葉紋とは?
はもん
植物の葉をかたどった日本の家紋の総称で、自然への親しみと生命力を図案化した伝統文様です。
葉紋とは、木の葉や草の葉を文様化した家紋の総称です。日本の家紋には花・動物・器物など多様なモチーフがありますが、葉紋はその中でも植物の葉そのものに着目したグループで、種類・デザインともに非常に豊富です。
葉紋に用いられる植物の種類は幅広く、代表的なものには以下のものがあります。
- 柏紋——神聖な植物とされた柏の葉を用い、特に武家に好まれた
- 蔦紋——蔦(ツタ)の葉を絡み合わせた図案で縁起紋とされた
- 銀杏紋——扇形の銀杏の葉を図案化したもの
- 沢瀉(おもだか)紋——水辺の植物の葉を用い、武家に人気があった
葉の形を単純化・幾何学化することで、丸・菱・角などさまざまな輪郭の中に収める工夫がなされています。植物の葉は季節ごとに芽吹き、枯れ、また再び芽吹くことから、生命の循環や繁栄を象徴するとも考えられてきました。

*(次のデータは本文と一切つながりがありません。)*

`config.mk`:
```
export PLATFORM = sky130hd
export DESIGN_NAME = updown_seq_ctrl
export DESIGN_NICKNAME = d
export VERILOG_FILES = /design/src/rtl/updown_ctrl_pkg.sv /design/src/rtl/updown_seq_ctrl_rr_arb2.sv /design/src/rtl/updown_seq_ctrl.sv
export SDC_FILE = /design/constraint.sdc
export NUM_CORES = 1
export LEC_CHECK = 0
export CAP_MARGIN = 10
export CORE_MARGIN = 8
export CORE_UTILIZATION = 53
export CTS_BUF_LIST = sky130_fd_sc_hd__clkbuf_2 sky130_fd_sc_hd__clkbuf_4 sky130_fd_sc_hd__clkbuf_8
export DETAILED_ROUTE_END_ITERATION = 10
export HOLD_SLACK_MARGIN = 0.12
export PLACE_DENSITY = 0.87
export REMOVE_ABC_BUFFERS = 1
export SLEW_MARGIN = 25
export SYNTH_ARGS = -nofsm -noshare
export SYNTH_HDL_FRONTEND = slang
export SYNTH_HIERARCHICAL = 1
export SYNTH_SLANG_ARGS = --single-unit
```
`constraint.sdc`:
```
create_clock -name clk_i -period 3.7 [get_ports clk_i]
set_clock_uncertainty 0.15 [all_clocks]
set_input_delay 0.74 -clock clk_i [delete_from_list [all_inputs] [get_ports clk_i]]
set_output_delay 0.74 -clock clk_i [all_outputs]
set_load 0.01 [all_outputs]
```
`src/rtl/updown_ctrl_pkg.sv`:
```
// Shared definitions for the up/down counter sequencing controller.
//   state_e   : controller FSM states
//   DIR_UP    : count direction toward a larger target
//   DIR_DOWN  : count direction toward a smaller target
package updown_ctrl_pkg;

    typedef enum logic [1:0] {
        IDLE = 2'd0,
        RUN  = 2'd1,
        DONE = 2'd2
    } state_e;

    localparam logic DIR_UP   = 1'b1;
    localparam logic DIR_DOWN = 1'b0;

endpackage

```
`src/rtl/updown_seq_ctrl_rr_arb2.sv`:
```
// Two-requester round-robin arbiter (purely combinational).
// The priority pointer register lives in the parent.
//   req_i          : request lines, bit k = requester k
//   prio_i         : requester that wins when both request
//   grant_o        : index of the granted requester
//   grant_valid_o  : at least one request is present
module rr_arb2 (
    input  logic [1:0] req_i,
    input  logic       prio_i,
    output logic       grant_o,
    output logic       grant_valid_o
);

    always_comb begin
        grant_valid_o = |req_i;
        if (req_i == 2'b11) begin
            grant_o = prio_i;
        end else begin
            grant_o = req_i[1];
        end
    end

endmodule

```
`src/rtl/updown_seq_ctrl.sv`:
```
// Scheduler for a shared up/down counter. Two requesters hand in targets
// over valid/ready; the granted one owns the counter, which steps by one per
// cycle toward its target, then receives a single-cycle done pulse.
//
// state | meaning
// ------+---------------------------------------------------------------
// IDLE  | waiting for a request; ready offered to the arbitration winner
// RUN   | counter stepping toward target_q, one step per clock
// DONE  | single cycle, done pulse to owner, round-robin pointer flips
//
// Ports:
//   clk_i          : clock
//   rst_i          : asynchronous active-high reset
//   req_valid_i    : per-requester valid
//   req_target0_i  : target from requester 0
//   req_target1_i  : target from requester 1
//   req_ready_o    : per-requester ready (only in IDLE, only to the winner)
//   abort_i        : cancel the operation in RUN, no done pulse
//   done_o         : completion pulse to the owning requester
//   busy_o         : high in RUN and DONE
//   owner_o        : currently or last granted requester
//   dir_o          : 1 = counting up, 0 = counting down
//   step_o         : count_o changes on the next edge
//   count_o        : counter value
module updown_seq_ctrl
    import updown_ctrl_pkg::*;
#(
    parameter int WIDTH = 4
) (
    input  logic             clk_i,
    input  logic             rst_i,
    input  logic [1:0]       req_valid_i,
    input  logic [WIDTH-1:0] req_target0_i,
    input  logic [WIDTH-1:0] req_target1_i,
    output logic [1:0]       req_ready_o,
    input  logic             abort_i,
    output logic [1:0]       done_o,
    output logic             busy_o,
    output logic             owner_o,
    output logic             dir_o,
    output logic             step_o,
    output logic [WIDTH-1:0] count_o
);

    state_e           state_q;
    logic [WIDTH-1:0] count_q;
    logic [WIDTH-1:0] target_q;
    logic [WIDTH-1:0] count_next;
    logic [WIDTH-1:0] sel_target;
    logic             owner_q;
    logic             dir_q;
    logic             prio_q;
    logic             grant;
    logic             grant_valid;

    rr_arb2 u_arb (
        .req_i         (req_valid_i),
        .prio_i        (prio_q),
        .grant_o       (grant),
        .grant_valid_o (grant_valid)
    );

    assign sel_target = grant ? req_target1_i : req_target0_i;
    assign count_next = (dir_q == DIR_UP) ? count_q + WIDTH'(1) : count_q - WIDTH'(1);

    always_ff @(posedge clk_i or posedge rst_i) begin
        if (rst_i) begin
            state_q  <= IDLE;
            count_q  <= '0;
            target_q <= '0;
            owner_q  <= 1'b0;
            dir_q    <= DIR_UP;
            prio_q   <= 1'b0;
        end else begin
            case (state_q)
                IDLE: begin
                    // grant_valid implies valid & ready on the winner: handshake
                    if (grant_valid) begin
                        target_q <= sel_target;
                        owner_q  <= grant;
                        dir_q    <= (sel_target > count_q) ? DIR_UP : DIR_DOWN;
                        state_q  <= (sel_target == count_q) ? DONE : RUN;
                    end
                end
                RUN: begin
                    // abort wins over the step, even on the final one
                    if (abort_i) begin
                        prio_q  <= ~owner_q;
                        state_q <= IDLE;
                    end else begin
                        count_q <= count_next;
                        if (count_next == target_q) begin
                            state_q <= DONE;
                        end
                    end
                end
                DONE: begin
                    prio_q  <= ~owner_q;
                    state_q <= IDLE;
                end
                default: state_q <= IDLE;
            endcase
        end
    end

    // Ready is gated by reset so a held reset never offers a handshake.
    always_comb begin
        req_ready_o = 2'b00;
        if (state_q == IDLE && grant_valid && !rst_i) begin
            req_ready_o = grant ? 2'b10 : 2'b01;
        end
    end

    assign done_o  = (state_q == DONE) ? (owner_q ? 2'b10 : 2'b01) : 2'b00;
    assign busy_o  = (state_q == RUN) || (state_q == DONE);
    assign step_o  = (state_q == RUN) && !abort_i;
    assign owner_o = owner_q;
    assign dir_o   = dir_q;
    assign count_o = count_q;

endmodule

```
[src/rtl/rv32i_pkg.sv]
// Shared RV32I pipeline types and constants.
// The IF/ID entry layout here is consumed directly by decode.
package rv32i_pkg;

    localparam logic [31:0] NOP_INSTR        = 32'h0000_0013;
    localparam logic [31:0] RESET_PC_DEFAULT = 32'h0000_0000;

    typedef struct packed {
        logic        valid;
        logic [31:0] instr;
        logic [31:0] pc;
        logic [31:0] pc_plus4;
        logic        fault;
    } if_id_t;

    function automatic logic [31:0] pc_inc(input logic [31:0] pc);
        return pc + 32'd4;
    endfunction

endpackage

[src/rtl/pc_reg.sv]
// Program counter with next-PC selection: redirect, then stall, then +4.
// Misaligned redirect targets are loaded unchanged; faults are flagged downstream.
module pc_reg
    import rv32i_pkg::*;
#(
    parameter logic [31:0] RESET_PC = RESET_PC_DEFAULT
) (
    input  logic        clk,
    input  logic        rst_n,
    input  logic        stall,
    input  logic        redirect_valid,
    input  logic [31:0] redirect_pc,
    output logic [31:0] pc_q
);

    logic [31:0] pc_d;

    always_comb begin
        pc_d = pc_inc(pc_q);
        if (redirect_valid) begin
            pc_d = redirect_pc;
        end else if (stall) begin
            pc_d = pc_q;
        end
    end

    always_ff @(posedge clk or negedge rst_n) begin
        if (!rst_n) begin
            pc_q <= RESET_PC;
        end else begin
            pc_q <= pc_d;
        end
    end

endmodule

家紋としての葉紋は武家・公家・庶民を問わず広く使われており、現代でも家紋図鑑や家系調査の場面で頻繁に登場します。和食器や染め物の文様としても親しまれています。
使い方・例文
家紋の種類を調べる際に「葉紋」というカテゴリで分類されるほか、着物や陶器の伝統文様を説明する文脈で使われます。